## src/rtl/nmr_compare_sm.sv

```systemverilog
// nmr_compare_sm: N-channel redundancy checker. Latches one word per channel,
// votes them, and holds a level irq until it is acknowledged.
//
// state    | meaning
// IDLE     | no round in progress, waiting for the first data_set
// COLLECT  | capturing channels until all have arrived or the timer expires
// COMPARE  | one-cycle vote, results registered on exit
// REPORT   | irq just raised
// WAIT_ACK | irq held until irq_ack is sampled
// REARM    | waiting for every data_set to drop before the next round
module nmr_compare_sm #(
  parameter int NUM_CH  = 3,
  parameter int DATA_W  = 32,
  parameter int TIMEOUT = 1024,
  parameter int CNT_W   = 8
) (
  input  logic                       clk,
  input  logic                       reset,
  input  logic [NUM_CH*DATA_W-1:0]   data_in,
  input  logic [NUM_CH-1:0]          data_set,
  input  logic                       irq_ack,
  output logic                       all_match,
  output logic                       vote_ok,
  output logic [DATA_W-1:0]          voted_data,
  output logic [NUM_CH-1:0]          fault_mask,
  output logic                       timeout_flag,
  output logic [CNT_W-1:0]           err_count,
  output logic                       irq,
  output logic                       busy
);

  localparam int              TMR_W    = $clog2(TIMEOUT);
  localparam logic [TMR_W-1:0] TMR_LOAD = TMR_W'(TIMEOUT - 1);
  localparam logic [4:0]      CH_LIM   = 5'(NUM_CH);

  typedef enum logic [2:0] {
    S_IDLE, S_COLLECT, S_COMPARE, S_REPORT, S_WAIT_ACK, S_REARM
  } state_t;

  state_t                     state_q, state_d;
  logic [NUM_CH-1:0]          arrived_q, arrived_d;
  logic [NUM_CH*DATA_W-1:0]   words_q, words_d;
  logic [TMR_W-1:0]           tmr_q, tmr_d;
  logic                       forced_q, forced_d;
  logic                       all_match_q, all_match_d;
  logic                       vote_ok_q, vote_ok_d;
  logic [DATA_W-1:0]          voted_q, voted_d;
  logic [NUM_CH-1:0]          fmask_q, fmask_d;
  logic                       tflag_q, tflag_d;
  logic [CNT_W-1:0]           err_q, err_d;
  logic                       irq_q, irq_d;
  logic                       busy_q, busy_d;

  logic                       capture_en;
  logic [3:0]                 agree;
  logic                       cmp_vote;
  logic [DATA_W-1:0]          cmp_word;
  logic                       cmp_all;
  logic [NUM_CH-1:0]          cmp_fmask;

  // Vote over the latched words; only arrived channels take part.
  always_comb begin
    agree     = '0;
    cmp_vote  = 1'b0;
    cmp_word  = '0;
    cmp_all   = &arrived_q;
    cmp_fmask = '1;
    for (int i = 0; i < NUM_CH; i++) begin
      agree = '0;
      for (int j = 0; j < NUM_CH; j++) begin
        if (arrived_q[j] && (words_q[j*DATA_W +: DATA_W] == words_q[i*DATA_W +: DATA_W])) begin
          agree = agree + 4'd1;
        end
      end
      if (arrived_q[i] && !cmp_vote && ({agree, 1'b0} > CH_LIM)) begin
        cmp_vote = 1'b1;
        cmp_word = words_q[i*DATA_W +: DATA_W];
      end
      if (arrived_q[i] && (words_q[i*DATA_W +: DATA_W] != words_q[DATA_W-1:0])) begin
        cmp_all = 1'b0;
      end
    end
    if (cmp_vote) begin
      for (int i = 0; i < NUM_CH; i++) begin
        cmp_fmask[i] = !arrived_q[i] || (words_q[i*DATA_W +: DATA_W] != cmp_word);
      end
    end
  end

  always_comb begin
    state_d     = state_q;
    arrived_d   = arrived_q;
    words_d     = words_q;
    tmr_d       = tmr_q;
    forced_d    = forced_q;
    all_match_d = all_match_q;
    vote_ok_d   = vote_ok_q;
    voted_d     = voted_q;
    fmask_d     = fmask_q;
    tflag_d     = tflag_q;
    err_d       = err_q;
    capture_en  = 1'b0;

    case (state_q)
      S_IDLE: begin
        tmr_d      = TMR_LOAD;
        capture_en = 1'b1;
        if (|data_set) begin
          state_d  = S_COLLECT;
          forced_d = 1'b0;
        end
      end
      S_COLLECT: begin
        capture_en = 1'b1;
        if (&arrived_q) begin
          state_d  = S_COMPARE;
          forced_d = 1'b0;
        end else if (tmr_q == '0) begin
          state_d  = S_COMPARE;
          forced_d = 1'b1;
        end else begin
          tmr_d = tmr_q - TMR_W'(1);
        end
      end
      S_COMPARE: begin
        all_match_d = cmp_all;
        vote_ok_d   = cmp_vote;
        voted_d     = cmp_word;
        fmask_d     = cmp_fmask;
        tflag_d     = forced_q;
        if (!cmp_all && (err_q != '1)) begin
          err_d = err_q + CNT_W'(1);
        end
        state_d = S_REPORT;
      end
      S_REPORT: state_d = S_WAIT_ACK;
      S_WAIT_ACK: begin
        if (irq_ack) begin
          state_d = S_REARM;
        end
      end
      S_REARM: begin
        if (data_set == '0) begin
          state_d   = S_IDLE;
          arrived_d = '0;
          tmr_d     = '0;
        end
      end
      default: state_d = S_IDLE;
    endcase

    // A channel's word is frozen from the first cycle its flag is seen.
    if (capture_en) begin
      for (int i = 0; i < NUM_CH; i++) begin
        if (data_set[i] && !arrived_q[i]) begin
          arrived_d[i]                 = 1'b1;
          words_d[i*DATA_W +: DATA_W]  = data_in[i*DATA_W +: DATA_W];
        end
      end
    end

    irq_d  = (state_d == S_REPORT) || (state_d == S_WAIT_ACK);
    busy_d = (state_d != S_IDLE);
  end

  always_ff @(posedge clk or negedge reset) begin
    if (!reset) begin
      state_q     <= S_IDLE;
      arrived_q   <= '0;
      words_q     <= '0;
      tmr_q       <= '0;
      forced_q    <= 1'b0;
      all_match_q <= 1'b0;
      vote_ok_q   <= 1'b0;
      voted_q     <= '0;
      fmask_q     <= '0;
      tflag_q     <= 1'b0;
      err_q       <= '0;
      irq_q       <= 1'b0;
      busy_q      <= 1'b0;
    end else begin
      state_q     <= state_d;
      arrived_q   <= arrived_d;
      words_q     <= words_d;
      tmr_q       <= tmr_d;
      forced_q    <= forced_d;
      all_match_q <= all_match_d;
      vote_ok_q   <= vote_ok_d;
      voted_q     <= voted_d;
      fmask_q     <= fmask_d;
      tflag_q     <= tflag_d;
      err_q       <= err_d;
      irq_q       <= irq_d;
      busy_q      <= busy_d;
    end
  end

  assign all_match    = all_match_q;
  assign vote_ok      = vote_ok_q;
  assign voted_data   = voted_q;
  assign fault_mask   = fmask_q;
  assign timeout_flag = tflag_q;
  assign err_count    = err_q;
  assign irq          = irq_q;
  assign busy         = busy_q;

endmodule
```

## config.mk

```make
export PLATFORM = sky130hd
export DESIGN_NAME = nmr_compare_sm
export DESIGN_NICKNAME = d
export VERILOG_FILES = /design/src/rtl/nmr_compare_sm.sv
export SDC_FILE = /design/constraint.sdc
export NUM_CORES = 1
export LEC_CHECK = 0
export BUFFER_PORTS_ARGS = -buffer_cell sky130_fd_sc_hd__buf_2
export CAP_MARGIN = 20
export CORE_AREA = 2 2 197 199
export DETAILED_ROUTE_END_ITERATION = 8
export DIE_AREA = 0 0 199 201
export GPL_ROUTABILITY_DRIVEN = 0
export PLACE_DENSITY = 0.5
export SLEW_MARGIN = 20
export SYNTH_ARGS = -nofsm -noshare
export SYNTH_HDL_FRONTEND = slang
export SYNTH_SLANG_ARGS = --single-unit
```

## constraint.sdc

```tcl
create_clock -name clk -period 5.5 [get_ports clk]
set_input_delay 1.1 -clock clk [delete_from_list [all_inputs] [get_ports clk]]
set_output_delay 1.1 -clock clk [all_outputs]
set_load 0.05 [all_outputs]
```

* * *

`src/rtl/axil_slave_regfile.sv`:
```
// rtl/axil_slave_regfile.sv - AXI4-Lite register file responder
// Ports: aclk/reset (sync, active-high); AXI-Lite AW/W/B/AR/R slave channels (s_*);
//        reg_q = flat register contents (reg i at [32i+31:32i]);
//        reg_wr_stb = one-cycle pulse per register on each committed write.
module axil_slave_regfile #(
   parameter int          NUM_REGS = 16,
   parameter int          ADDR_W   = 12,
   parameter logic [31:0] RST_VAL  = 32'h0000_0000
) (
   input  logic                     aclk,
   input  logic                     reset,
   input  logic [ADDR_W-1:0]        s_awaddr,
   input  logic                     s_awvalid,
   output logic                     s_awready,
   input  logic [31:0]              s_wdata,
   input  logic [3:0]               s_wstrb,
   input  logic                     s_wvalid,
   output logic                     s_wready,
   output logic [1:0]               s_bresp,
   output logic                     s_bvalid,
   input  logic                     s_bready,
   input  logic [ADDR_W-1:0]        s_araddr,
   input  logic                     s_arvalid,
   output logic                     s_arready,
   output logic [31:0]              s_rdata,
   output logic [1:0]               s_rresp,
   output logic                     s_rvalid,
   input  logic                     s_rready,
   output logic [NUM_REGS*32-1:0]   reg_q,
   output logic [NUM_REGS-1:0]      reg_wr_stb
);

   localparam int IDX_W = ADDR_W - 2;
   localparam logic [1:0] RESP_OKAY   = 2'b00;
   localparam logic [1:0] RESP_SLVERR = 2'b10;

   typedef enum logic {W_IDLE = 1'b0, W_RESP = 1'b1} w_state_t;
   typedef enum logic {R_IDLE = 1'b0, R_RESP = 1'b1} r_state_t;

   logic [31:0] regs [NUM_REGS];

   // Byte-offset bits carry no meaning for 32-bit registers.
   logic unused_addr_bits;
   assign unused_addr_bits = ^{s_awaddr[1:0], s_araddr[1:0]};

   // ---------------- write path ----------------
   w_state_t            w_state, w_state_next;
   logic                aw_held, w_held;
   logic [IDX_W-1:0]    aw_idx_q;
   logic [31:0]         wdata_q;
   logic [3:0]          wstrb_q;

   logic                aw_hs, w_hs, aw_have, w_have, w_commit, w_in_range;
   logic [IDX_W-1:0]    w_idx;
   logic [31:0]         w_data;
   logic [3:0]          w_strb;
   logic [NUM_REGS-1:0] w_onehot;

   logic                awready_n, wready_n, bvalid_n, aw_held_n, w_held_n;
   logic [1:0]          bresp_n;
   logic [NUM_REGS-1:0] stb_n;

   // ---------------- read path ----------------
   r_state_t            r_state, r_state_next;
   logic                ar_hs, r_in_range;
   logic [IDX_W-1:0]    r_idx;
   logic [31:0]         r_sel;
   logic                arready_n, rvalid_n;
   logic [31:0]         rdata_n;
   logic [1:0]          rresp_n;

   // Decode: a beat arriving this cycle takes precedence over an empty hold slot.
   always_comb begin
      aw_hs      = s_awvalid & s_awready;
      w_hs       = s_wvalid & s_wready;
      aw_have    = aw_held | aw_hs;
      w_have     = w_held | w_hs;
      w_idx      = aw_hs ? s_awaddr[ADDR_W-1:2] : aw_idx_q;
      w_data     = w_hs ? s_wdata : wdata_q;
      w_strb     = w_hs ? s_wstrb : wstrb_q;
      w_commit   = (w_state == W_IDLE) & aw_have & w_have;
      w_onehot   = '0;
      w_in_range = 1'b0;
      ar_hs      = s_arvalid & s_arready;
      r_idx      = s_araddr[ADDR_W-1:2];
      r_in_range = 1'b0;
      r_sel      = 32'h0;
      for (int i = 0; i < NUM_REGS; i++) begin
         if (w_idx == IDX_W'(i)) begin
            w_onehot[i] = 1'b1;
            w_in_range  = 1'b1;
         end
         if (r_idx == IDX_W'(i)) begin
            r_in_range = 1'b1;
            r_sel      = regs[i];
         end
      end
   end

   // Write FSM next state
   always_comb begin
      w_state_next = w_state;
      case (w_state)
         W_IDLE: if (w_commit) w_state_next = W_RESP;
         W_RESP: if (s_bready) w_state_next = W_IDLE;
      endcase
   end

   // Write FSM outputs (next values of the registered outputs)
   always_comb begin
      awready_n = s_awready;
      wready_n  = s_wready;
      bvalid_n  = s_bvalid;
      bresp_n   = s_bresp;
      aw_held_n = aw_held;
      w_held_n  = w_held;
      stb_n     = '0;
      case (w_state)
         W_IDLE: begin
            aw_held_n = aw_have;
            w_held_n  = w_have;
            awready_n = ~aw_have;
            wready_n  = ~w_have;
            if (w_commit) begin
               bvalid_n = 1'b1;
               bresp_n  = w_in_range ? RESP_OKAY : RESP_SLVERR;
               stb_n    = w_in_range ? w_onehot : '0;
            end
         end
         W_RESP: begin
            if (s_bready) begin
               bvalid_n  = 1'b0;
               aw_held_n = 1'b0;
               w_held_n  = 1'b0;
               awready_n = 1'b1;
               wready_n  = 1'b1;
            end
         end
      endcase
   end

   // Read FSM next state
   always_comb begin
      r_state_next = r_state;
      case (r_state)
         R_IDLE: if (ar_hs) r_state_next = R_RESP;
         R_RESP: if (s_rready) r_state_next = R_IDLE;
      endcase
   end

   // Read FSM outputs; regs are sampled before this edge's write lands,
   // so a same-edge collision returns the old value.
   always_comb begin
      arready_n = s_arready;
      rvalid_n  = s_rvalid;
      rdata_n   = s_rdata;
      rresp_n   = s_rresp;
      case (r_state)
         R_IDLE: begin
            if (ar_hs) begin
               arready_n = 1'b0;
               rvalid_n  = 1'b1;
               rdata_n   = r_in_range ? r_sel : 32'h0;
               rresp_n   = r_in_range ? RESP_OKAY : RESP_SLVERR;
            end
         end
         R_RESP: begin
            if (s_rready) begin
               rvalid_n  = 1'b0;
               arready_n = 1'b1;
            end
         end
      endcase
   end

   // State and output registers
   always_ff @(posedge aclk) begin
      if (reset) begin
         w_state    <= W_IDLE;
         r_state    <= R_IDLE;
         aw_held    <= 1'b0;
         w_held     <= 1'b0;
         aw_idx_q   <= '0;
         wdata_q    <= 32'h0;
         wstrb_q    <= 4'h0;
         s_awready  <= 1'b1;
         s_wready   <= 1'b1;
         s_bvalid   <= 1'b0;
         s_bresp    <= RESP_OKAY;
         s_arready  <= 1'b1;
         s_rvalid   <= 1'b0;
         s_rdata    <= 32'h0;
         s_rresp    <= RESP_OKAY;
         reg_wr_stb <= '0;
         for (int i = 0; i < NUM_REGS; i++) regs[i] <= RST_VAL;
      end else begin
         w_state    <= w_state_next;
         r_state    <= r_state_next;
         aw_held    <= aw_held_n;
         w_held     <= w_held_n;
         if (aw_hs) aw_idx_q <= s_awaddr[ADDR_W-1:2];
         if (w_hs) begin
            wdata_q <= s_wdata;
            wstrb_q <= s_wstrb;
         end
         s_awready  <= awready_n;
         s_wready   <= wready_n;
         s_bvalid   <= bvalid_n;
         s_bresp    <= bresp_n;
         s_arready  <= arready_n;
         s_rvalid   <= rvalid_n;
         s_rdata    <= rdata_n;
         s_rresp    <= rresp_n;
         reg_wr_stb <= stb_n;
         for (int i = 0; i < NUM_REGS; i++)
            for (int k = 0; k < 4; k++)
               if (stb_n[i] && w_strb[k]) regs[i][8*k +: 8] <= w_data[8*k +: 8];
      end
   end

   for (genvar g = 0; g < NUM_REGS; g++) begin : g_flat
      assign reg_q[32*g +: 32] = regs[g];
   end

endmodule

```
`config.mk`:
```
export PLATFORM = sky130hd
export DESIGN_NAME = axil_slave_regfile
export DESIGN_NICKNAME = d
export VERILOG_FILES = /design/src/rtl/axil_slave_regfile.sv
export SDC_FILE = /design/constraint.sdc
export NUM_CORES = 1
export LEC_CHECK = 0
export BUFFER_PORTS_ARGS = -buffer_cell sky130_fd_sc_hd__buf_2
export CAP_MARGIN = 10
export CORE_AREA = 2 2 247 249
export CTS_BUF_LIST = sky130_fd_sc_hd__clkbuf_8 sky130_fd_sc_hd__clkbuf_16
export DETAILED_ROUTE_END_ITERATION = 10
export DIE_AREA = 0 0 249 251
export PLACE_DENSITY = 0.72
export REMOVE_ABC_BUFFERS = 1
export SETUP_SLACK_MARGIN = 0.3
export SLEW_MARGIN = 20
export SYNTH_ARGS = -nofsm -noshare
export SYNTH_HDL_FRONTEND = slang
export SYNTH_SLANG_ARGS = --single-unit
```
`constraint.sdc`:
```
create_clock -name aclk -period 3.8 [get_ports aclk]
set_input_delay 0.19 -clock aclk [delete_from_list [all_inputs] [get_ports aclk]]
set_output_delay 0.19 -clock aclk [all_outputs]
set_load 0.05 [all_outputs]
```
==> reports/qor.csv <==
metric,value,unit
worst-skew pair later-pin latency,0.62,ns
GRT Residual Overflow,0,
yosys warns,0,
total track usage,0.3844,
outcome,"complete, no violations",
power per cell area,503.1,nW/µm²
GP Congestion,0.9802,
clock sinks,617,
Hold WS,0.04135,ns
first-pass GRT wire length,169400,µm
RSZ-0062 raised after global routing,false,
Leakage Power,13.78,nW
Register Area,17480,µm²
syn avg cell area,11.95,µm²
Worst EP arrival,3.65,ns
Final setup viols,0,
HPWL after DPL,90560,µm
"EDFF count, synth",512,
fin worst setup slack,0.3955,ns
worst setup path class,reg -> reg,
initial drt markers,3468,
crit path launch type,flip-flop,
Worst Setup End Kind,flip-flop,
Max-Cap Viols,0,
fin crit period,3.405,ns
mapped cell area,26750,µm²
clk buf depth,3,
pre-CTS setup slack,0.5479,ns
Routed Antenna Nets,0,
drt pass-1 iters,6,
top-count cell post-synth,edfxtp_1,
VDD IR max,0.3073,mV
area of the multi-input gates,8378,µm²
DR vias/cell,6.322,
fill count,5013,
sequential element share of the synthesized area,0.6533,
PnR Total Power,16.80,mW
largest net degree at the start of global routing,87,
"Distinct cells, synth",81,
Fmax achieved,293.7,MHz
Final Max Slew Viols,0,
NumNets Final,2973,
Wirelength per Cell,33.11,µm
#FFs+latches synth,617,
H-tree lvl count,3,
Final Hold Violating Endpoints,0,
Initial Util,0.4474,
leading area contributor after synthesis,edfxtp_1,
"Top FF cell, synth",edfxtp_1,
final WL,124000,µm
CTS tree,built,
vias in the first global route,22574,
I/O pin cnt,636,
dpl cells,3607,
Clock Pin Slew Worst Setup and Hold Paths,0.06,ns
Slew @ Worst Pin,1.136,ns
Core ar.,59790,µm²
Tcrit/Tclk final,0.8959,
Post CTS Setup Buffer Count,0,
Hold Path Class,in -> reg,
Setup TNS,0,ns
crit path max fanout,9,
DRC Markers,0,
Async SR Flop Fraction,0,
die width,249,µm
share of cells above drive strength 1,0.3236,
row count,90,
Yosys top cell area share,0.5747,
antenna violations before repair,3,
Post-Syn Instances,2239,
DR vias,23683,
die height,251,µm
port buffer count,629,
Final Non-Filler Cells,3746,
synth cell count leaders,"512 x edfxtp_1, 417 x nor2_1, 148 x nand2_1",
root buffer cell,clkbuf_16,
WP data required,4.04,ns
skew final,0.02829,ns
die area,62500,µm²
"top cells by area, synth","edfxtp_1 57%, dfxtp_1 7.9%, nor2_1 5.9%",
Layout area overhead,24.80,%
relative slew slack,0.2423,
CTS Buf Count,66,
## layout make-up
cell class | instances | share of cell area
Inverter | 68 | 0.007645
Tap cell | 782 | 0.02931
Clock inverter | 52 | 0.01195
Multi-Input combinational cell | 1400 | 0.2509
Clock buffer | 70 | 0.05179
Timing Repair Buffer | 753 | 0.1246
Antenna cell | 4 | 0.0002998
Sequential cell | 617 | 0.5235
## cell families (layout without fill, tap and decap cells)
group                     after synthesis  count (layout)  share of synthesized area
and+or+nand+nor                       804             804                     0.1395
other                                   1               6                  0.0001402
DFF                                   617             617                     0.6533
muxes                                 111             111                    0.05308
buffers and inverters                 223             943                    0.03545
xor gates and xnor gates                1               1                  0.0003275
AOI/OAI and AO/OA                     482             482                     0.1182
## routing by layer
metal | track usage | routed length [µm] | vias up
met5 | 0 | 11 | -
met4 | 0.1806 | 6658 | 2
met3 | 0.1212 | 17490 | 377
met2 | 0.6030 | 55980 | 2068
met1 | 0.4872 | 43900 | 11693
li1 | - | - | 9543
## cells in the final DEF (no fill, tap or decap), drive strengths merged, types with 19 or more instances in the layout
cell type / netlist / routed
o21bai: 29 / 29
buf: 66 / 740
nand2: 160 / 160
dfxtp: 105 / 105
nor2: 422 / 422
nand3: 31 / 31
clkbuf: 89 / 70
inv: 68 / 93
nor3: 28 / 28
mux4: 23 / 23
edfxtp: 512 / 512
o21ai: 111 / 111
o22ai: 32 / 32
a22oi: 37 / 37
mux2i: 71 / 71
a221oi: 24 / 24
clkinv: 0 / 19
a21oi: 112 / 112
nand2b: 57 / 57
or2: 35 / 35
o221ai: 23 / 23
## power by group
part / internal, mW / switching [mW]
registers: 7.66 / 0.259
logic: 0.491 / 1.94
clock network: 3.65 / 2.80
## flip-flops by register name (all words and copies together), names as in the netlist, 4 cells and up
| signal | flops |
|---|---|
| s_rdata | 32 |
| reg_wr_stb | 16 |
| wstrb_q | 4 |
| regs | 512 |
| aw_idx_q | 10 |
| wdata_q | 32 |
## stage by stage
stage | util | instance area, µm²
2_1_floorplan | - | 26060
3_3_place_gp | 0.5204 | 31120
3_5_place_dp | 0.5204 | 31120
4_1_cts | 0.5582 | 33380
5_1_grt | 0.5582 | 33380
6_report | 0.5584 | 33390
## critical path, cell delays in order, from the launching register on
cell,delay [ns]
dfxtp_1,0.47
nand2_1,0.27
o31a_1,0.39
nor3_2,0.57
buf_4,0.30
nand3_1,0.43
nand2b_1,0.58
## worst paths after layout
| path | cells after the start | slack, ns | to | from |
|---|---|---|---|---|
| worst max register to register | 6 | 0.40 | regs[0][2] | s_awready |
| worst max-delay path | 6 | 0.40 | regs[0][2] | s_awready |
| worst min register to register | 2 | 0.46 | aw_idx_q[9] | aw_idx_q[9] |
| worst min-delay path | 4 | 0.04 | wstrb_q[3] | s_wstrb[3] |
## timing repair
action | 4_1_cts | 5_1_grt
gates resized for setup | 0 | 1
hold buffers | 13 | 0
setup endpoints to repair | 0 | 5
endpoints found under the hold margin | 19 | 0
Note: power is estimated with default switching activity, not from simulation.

--

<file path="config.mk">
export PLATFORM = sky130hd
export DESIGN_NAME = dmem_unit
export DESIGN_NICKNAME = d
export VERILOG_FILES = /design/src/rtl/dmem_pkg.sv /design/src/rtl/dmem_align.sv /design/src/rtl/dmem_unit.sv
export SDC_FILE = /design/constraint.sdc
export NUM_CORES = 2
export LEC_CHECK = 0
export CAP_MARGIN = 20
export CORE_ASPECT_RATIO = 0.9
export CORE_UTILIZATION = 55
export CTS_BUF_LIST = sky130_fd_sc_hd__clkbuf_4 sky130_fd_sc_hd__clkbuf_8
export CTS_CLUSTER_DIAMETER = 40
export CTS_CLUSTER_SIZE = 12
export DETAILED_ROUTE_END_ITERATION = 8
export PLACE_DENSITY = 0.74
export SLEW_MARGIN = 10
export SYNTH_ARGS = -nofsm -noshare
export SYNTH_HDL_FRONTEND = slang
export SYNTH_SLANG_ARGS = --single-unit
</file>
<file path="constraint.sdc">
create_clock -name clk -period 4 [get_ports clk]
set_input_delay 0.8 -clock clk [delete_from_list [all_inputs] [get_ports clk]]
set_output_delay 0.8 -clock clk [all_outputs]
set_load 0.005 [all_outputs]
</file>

--- What you have to do ---
Using the listing above, work out the number of lines that include "decap". The reply is that number alone.

--- Answer box ---
2